LTW2026-BW Kommentar
Wahlalter
In BW wurde das Wahlalter auf 16 Jahre gesenkt. Damit wurden Bürger, die nicht geschäftsfähig sind, zu Wählern gemacht. Nach §108BGB Vertragsschluss ohne Einwilligung
(1) "Schließt der Minderjährige einen Vertrag ohne die erforderliche Einwilligung des gesetzlichen Vertreters, so hängt die Wirksamkeit des Vertrags von der Genehmigung des Vertreters ab" wäre die Stimmabgabe so lange ungültig bis der gesetzliche Vertreter sie bestätigt. Beim wählen muß aber laut Wahlgesetz jede Stimme gleichrangig sein. Dies ist ein fundamentaler Grundsatz der Demokratie.

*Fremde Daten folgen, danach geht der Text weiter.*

This design comes from an exercise in tuning for small area on the open sky130 flow, not from production work. RTL that was checked went through simulation tests only; none was proved equivalent to the original. The RTL of runs 1 and 2 was laid out without a check of its function. Power figures rest on the tool's default switching activity, not on a simulated workload.

## design/flow/config.mk

```make
export PLATFORM = sky130hd
export DESIGN_NAME = Multiplier32Bit
export DESIGN_NICKNAME = Multiplier32Bit
export VERILOG_FILES = /design/flow/design.v
export SDC_FILE = /design/flow/constraint.sdc
export NUM_CORES = 4
export LEC_CHECK = 0
export CAP_MARGIN = 20
export CORE_MARGIN = 2
export CORE_UTILIZATION = 40
export CTS_BUF_LIST = sky130_fd_sc_hd__clkbuf_8
export SLEW_MARGIN = 20
export SYNTH_HIERARCHICAL = 1
export SYNTH_MINIMUM_KEEP_SIZE = 0
```

## design/flow/constraint.sdc

```tcl
create_clock -name core_clock -period 10.0 [get_ports {clk}]
set_input_delay 2.0000 -clock core_clock [delete_from_list [all_inputs] [get_ports {clk}]]
set_output_delay 2.0000 -clock core_clock [all_outputs]
set_load 0.01 [all_outputs]
```
This is an optimization exercise on Yosys and OpenROAD, whose aim is small area and a short achievable clock period, not a production implementation. Power is estimated from default activity; no workload was simulated.

Design user_logic, start of the top module:
module user_logic
(
  Bus2IP_Clk,
  Bus2IP_Reset,
  Bus2IP_Data,
  Bus2IP_BE,
  Bus2IP_RdCE,
  Bus2IP_WrCE,
  IP2Bus_Data,
  IP2Bus_RdAck,
  IP2Bus_WrAck,
  IP2Bus_Error
);
parameter C_SLV_DWIDTH                   = 32;
parameter C_NUM_REG                      = 3;
input                                     Bus2IP_Clk;
input                                     Bus2IP_Reset;
input      [0 : C_SLV_DWIDTH-1]           Bus2IP_Data;
input      [0 : C_SLV_DWIDTH/8-1]         Bus2IP_BE;
input      [0 : C_NUM_REG-1]              Bus2IP_RdCE;
input      [0 : C_NUM_REG-1]              Bus2IP_WrCE;
output     [0 : C_SLV_DWIDTH-1]           IP2Bus_Data;
output                                    IP2Bus_RdAck;
output                                    IP2Bus_WrAck;
output                                    IP2Bus_Error;
  reg  [0:31] slv_reg0;
  reg  [0:31] slv_reg1;
  reg  [0:31] slv_reg2;
  reg         rst_d;
  integer     k;
  always @(posedge Bus2IP_Clk) begin
    if (Bus2IP_Reset) begin
      slv_reg0 <= 0;
      slv_reg1 <= 0;
    end else begin
      for (k = 0; k < 32; k = k + 1) begin
        if (Bus2IP_WrCE == 3'b100 && Bus2IP_BE[k/8]) slv_reg0[k] <= Bus2IP_Data[k];
        if (Bus2IP_WrCE == 3'b010 && Bus2IP_BE[k/8]) slv_reg1[k] <= Bus2IP_Data[k];
      end
    end
  end
  wire [31:0] a, b;
  genvar g;
  generate for (g = 0; g < 32; g = g + 1) begin : le
    assign a[g] = slv_reg0[31-g];
    assign b[g] = slv_reg1[31-g];
  end endgenerate
  wire neg0 = b[1];
  wire one0 = b[0] ^ 1'b0;
  wire two0 = (b[1] & ~b[0] & ~1'b0) | (~b[1] & b[0] & 1'b0);
  wire pp0_0 = one0 & a[0];
  wire nc0 = neg0 & ~(one0 & a[0]);
  wire pp0_1 = ((one0 & a[1]) | (two0 & a[0])) ^ neg0;
  ...
make LEC_CHECK=0 ABC_AREA=1 CAP_MARGIN=20 CORE_MARGIN=2 CORE_UTILIZATION=40 SETUP_SLACK_MARGIN=4 SLEW_MARGIN=20 SYNTH_HIERARCHICAL=1 SYNTH_MINIMUM_KEEP_SIZE=0 TNS_END_PERCENT=5 finish   # period 8.5 ns
run.sh (not shown) runs the stock make flow with config.mk's settings and CLKGATE_MAP_FILE= SYNTH_SCRIPT=/design/flow/synth_recipe.tcl, a recipe that flattens the netlist after the stock synthesis.
Change:
--- a/flow/design.v
+++ b/flow/design.v
@@ -1174,30 +1174,28 @@
   wire adP26_0 = adP26_24 & adP23_0;
   wire adg28_0 = adg28_28 | (adp28 & adg27_0);
   wire adP28_0 = adp28 & adP27_0;
   wire adg29_0 = adg29_28 | (adP29_28 & adg27_0);
   wire adP29_0 = adP29_28 & adP27_0;
   wire adg30_0 = adg30_28 | (adP30_28 & adg27_0);
   wire adP30_0 = adP30_28 & adP27_0;
   wire [31:0] psum = {(adp31 ^ adg30_0), (adp30 ^ adg29_0), (adp29 ^ adg28_0), (adp28 ^ adg27_0), (adp27 ^ adg26_0), (adp26 ^ adg25_0), (adp25 ^ adg24_0), (adp24 ^ adg23_0), (adp23 ^ adg22_0), (adp22 ^ adg21_0), (adp21 ^ adg20_0), (adp20 ^ adg19_0), (adp19 ^ adg18_0), (adp18 ^ adg17_0), (adp17 ^ adg16_0), (adp16 ^ adg15_0), (adp15 ^ adg14_0), (adp14 ^ adg13_0), (adp13 ^ adg12_0), (adp12 ^ adg11_0), (adp11 ^ adg10_0), (adp10 ^ adg9_0), (adp9 ^ adg8_0), (adp8 ^ adg7_0), (adp7 ^ adg6_0), (adp6 ^ adg5_0), (adp5 ^ adg4_0), (adp4 ^ adg3_0), (adp3 ^ adg2_0), (adp2 ^ adg1_0), (adp1 ^ adg0_0), (adp0)};
-  wire [31:0] pnext = psum;
-  reg r2z;
-  always @(posedge Bus2IP_Clk) r2z <= Bus2IP_Reset | rst_d;
+  wire [31:0] pnext = (Bus2IP_Reset | rst_d) ? 32'd0 : psum;
   always @(posedge Bus2IP_Clk) begin
     rst_d <= Bus2IP_Reset;
     for (k = 0; k < 32; k = k + 1)
       slv_reg2[k] <= pnext[31-k];
   end
   reg [0:31] rdata;
   always @(*) begin
     case (Bus2IP_RdCE)
       3'b100:  rdata = slv_reg0;
       3'b010:  rdata = slv_reg1;
-      3'b001:  rdata = r2z ? 32'd0 : slv_reg2;
+      3'b001:  rdata = slv_reg2;
       default: rdata = 32'd0;
     endcase
   end
   assign IP2Bus_Data  = rdata;
   assign IP2Bus_RdAck = |Bus2IP_RdCE;
   assign IP2Bus_WrAck = |Bus2IP_WrCE;
   assign IP2Bus_Error = 1'b0;
 endmodule
Fmax grows by about 0.6%. Via count hardly moves. Final area rises by 1.8%. Non-clock buffer count came out higher by 10. Global-route usage drops by 0.79 points. Power fell by 2.6%. Die area is higher by about 0.6%. Hold slack gets better by 80 ps. Area after synthesis is higher by about 0.6%.
Function was not checked in any run of this note: the RTL went through the layout flow alone.

## port drivers added, routing unchanged
The flow's constraints put no driver on any port. The routed layouts listed below were extracted and timed again, unchanged, in two steps. Step 1 assumes that a clkbuf_16 drives the clock port and a buf_2 every other input. Step 2 moves the port delays by t, midway between the first and last clock arrival at a register: inputs arrive t later, outputs are due t later. That takes back most of the time a late clock gives input paths. a / b / c = ideal ports / drivers / drivers and shift; a / b = the first two.
run | t, ns | slack for setup (ns) | latest minus earliest clock arrival (ns) | worst register clock-pin slew, ns
the first run | 0.507 | 3.959 / 3.941 / 3.941 | 0.015 / 0.014 | 0.08 / 0.08
the second run | 0.509 | 3.986 / 3.966 / 3.966 | 0.011 / 0.012 | 0.07 / 0.07
After both steps every run listed still meets setup and hold. For the second run, which loses most, drivers alone change the setup slack by -0.020 ns; drivers and shift together by -0.020 ns.
Context: an optimization exercise on an open-source flow, tuned for small area. The choices shown serve that exercise and are no tape-out recipe. In this exercise RTL edits were held to simulation tests only and were not proved equivalent to the original. No activity file was given, so power comes from the tool's default toggle rates.

==> flow/design.v (excerpt) <==
module uart_box
(
input  wire        CLK,
input  wire        RST,
input  wire        I_STB,
input  wire [7:0]  I_DATA,
output wire        I_ACK,
output wire        O_TxD,
input  wire        I_RxD,
output wire        O_STB,
output wire [7:0]  O_DATA,
input  wire        O_ACK,
input  wire [15:0] CFG_CLK_DIV
);
clock: 10.0 ns
lec_check: 0
cap_margin: 20
core_margin: 2
core_utilization: 50
slew_margin: 20
synth_hierarchical: 1
run.sh (not shown) runs the stock make flow with config.mk's settings and CLKGATE_MAP_FILE= SYNTH_SCRIPT=/design/flow/synth_recipe.tcl, a recipe that flattens the netlist after the stock synthesis.
The baseline produced a clean layout.
Rerun with:
- CTS_BUF_LIST: unset -> sky130_fd_sc_hd__clkbuf_4 sky130_fd_sc_hd__clkbuf_8
- CTS_CLUSTER_SIZE: unset -> 30
Area after synthesis does not change. Clock-buffer cell count went up by 70. Clock skew went down by 0.0034 ns. Via count went up slightly. Core utilization went up by 0.41 points. Critical path depth does not change. Design area went up slightly. Worst hold slack gets worse by 0.012 ns. Setup slack is about the same. Wire length went up slightly. Sequential cell count does not change.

Offensichtlich wollen die Politiker des BW-Parlament die Pflichten der Demokratie abschaffen. Aber damit schaffen sie auch die Demokratie ab und ihre Legitimation.
Listenwahl
"Die Abgeordneten werden in allgemeiner, unmittelbarer, freier, gleicher und geheimer Wahl gewählt". Der Wähler muß jeden Abgeordneten unmittelbar (direkt) wählen können. Eine Liste verhindert das. Eine Liste ist indirekt. Wer den 7ten von 10 Kandidaten einer Liste wählen will aber nur 5 der Liste ins Parlament können hat mit seiner Stimme die 5 gewählt, also die die er nicht wollte. Auf dem Wahlzettel der LTW2023-Bayern waren alle Kandidaten direkt wählbar. In dieser Form erfüllt der Wahlzettel das Gesetz. Offensichtlich wollen die Politiker des BW-Parlament die Pflichten der Demokratie abschaffen. Aber damit schaffen sie auch die Demokratie ab und ihre Legitimation.